**Problem description:** Retype all of the data that follows, line for line.

----- Data records

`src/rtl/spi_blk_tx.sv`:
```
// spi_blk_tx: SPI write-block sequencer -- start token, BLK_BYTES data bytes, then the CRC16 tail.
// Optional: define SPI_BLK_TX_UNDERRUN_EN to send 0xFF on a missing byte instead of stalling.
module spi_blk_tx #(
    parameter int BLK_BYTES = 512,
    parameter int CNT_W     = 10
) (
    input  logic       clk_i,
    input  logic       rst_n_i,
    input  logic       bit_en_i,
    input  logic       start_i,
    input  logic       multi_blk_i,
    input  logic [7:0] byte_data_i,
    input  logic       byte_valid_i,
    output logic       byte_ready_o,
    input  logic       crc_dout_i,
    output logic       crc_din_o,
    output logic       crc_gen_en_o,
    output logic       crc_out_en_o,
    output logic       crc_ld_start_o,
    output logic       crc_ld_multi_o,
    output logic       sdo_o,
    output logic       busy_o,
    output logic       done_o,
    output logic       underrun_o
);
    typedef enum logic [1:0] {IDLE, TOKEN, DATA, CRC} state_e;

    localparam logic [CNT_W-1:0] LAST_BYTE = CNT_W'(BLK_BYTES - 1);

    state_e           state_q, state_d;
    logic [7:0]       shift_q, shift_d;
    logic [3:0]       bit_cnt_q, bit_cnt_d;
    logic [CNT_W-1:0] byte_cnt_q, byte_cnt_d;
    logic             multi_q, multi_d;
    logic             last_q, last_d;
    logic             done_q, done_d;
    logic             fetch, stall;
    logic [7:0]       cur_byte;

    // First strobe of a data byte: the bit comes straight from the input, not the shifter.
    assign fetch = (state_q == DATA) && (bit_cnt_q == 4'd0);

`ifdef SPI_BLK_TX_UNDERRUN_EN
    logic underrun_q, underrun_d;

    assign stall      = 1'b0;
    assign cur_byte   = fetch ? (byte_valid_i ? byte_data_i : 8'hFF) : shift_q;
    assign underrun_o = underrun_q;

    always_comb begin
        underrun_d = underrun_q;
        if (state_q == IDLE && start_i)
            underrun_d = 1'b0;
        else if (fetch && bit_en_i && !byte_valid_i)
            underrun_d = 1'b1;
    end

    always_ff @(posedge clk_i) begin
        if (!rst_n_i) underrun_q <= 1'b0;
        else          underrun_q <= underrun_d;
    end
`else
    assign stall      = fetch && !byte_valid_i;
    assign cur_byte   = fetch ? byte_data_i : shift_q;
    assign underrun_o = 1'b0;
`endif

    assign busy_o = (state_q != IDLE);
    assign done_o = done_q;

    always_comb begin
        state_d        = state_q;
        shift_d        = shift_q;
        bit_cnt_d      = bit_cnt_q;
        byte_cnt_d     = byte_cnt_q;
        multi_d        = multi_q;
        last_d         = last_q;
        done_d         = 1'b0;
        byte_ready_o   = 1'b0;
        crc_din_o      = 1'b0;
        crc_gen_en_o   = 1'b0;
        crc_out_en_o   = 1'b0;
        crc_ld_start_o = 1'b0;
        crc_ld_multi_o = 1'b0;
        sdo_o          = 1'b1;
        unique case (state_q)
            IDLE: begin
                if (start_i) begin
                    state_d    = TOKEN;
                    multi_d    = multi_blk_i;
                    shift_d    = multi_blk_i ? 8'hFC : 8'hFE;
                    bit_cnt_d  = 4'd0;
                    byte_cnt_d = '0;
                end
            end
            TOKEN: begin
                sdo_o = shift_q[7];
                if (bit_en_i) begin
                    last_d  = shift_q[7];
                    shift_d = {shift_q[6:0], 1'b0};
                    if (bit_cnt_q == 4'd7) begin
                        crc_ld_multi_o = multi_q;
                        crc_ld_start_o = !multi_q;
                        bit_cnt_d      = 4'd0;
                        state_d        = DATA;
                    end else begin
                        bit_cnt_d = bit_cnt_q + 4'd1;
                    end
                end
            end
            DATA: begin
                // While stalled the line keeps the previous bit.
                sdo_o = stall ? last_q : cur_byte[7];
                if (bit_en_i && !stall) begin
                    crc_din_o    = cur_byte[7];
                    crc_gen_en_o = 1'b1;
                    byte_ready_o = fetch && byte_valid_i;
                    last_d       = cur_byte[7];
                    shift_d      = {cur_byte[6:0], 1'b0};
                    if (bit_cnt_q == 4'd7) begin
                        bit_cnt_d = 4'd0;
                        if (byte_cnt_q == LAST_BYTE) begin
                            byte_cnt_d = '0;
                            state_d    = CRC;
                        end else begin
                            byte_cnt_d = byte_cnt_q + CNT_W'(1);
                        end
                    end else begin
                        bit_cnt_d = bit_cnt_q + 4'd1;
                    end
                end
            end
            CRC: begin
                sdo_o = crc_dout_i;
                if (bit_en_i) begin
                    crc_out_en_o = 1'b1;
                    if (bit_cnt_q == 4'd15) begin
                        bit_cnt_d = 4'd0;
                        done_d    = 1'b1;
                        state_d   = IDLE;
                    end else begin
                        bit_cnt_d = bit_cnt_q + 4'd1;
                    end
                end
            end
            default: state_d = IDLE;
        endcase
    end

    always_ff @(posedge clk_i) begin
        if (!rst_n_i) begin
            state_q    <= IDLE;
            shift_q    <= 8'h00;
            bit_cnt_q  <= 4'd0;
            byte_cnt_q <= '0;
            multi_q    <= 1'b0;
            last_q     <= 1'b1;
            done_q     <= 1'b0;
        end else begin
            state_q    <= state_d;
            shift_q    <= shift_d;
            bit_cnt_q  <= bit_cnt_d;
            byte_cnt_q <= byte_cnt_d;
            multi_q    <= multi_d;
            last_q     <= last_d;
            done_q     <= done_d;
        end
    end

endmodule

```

----------

**Exercise solution:**
`src/rtl/spi_blk_tx.sv`:
```
// spi_blk_tx: SPI write-block sequencer -- start token, BLK_BYTES data bytes, then the CRC16 tail.
// Optional: define SPI_BLK_TX_UNDERRUN_EN to send 0xFF on a missing byte instead of stalling.
module spi_blk_tx #(
    parameter int BLK_BYTES = 512,
    parameter int CNT_W     = 10
) (
    input  logic       clk_i,
    input  logic       rst_n_i,
    input  logic       bit_en_i,
    input  logic       start_i,
    input  logic       multi_blk_i,
    input  logic [7:0] byte_data_i,
    input  logic       byte_valid_i,
    output logic       byte_ready_o,
    input  logic       crc_dout_i,
    output logic       crc_din_o,
    output logic       crc_gen_en_o,
    output logic       crc_out_en_o,
    output logic       crc_ld_start_o,
    output logic       crc_ld_multi_o,
    output logic       sdo_o,
    output logic       busy_o,
    output logic       done_o,
    output logic       underrun_o
);
    typedef enum logic [1:0] {IDLE, TOKEN, DATA, CRC} state_e;

    localparam logic [CNT_W-1:0] LAST_BYTE = CNT_W'(BLK_BYTES - 1);

    state_e           state_q, state_d;
    logic [7:0]       shift_q, shift_d;
    logic [3:0]       bit_cnt_q, bit_cnt_d;
    logic [CNT_W-1:0] byte_cnt_q, byte_cnt_d;
    logic             multi_q, multi_d;
    logic             last_q, last_d;
    logic             done_q, done_d;
    logic             fetch, stall;
    logic [7:0]       cur_byte;

    // First strobe of a data byte: the bit comes straight from the input, not the shifter.
    assign fetch = (state_q == DATA) && (bit_cnt_q == 4'd0);

`ifdef SPI_BLK_TX_UNDERRUN_EN
    logic underrun_q, underrun_d;

    assign stall      = 1'b0;
    assign cur_byte   = fetch ? (byte_valid_i ? byte_data_i : 8'hFF) : shift_q;
    assign underrun_o = underrun_q;

    always_comb begin
        underrun_d = underrun_q;
        if (state_q == IDLE && start_i)
            underrun_d = 1'b0;
        else if (fetch && bit_en_i && !byte_valid_i)
            underrun_d = 1'b1;
    end

    always_ff @(posedge clk_i) begin
        if (!rst_n_i) underrun_q <= 1'b0;
        else          underrun_q <= underrun_d;
    end
`else
    assign stall      = fetch && !byte_valid_i;
    assign cur_byte   = fetch ? byte_data_i : shift_q;
    assign underrun_o = 1'b0;
`endif

    assign busy_o = (state_q != IDLE);
    assign done_o = done_q;

    always_comb begin
        state_d        = state_q;
        shift_d        = shift_q;
        bit_cnt_d      = bit_cnt_q;
        byte_cnt_d     = byte_cnt_q;
        multi_d        = multi_q;
        last_d         = last_q;
        done_d         = 1'b0;
        byte_ready_o   = 1'b0;
        crc_din_o      = 1'b0;
        crc_gen_en_o   = 1'b0;
        crc_out_en_o   = 1'b0;
        crc_ld_start_o = 1'b0;
        crc_ld_multi_o = 1'b0;
        sdo_o          = 1'b1;
        unique case (state_q)
            IDLE: begin
                if (start_i) begin
                    state_d    = TOKEN;
                    multi_d    = multi_blk_i;
                    shift_d    = multi_blk_i ? 8'hFC : 8'hFE;
                    bit_cnt_d  = 4'd0;
                    byte_cnt_d = '0;
                end
            end
            TOKEN: begin
                sdo_o = shift_q[7];
                if (bit_en_i) begin
                    last_d  = shift_q[7];
                    shift_d = {shift_q[6:0], 1'b0};
                    if (bit_cnt_q == 4'd7) begin
                        crc_ld_multi_o = multi_q;
                        crc_ld_start_o = !multi_q;
                        bit_cnt_d      = 4'd0;
                        state_d        = DATA;
                    end else begin
                        bit_cnt_d = bit_cnt_q + 4'd1;
                    end
                end
            end
            DATA: begin
                // While stalled the line keeps the previous bit.
                sdo_o = stall ? last_q : cur_byte[7];
                if (bit_en_i && !stall) begin
                    crc_din_o    = cur_byte[7];
                    crc_gen_en_o = 1'b1;
                    byte_ready_o = fetch && byte_valid_i;
                    last_d       = cur_byte[7];
                    shift_d      = {cur_byte[6:0], 1'b0};
                    if (bit_cnt_q == 4'd7) begin
                        bit_cnt_d = 4'd0;
                        if (byte_cnt_q == LAST_BYTE) begin
                            byte_cnt_d = '0;
                            state_d    = CRC;
                        end else begin
                            byte_cnt_d = byte_cnt_q + CNT_W'(1);
                        end
                    end else begin
                        bit_cnt_d = bit_cnt_q + 4'd1;
                    end
                end
            end
            CRC: begin
                sdo_o = crc_dout_i;
                if (bit_en_i) begin
                    crc_out_en_o = 1'b1;
                    if (bit_cnt_q == 4'd15) begin
                        bit_cnt_d = 4'd0;
                        done_d    = 1'b1;
                        state_d   = IDLE;
                    end else begin
                        bit_cnt_d = bit_cnt_q + 4'd1;
                    end
                end
            end
            default: state_d = IDLE;
        endcase
    end

    always_ff @(posedge clk_i) begin
        if (!rst_n_i) begin
            state_q    <= IDLE;
            shift_q    <= 8'h00;
            bit_cnt_q  <= 4'd0;
            byte_cnt_q <= '0;
            multi_q    <= 1'b0;
            last_q     <= 1'b1;
            done_q     <= 1'b0;
        end else begin
            state_q    <= state_d;
            shift_q    <= shift_d;
            bit_cnt_q  <= bit_cnt_d;
            byte_cnt_q <= byte_cnt_d;
            multi_q    <= multi_d;
            last_q     <= last_d;
            done_q     <= done_d;
        end
    end

endmodule

```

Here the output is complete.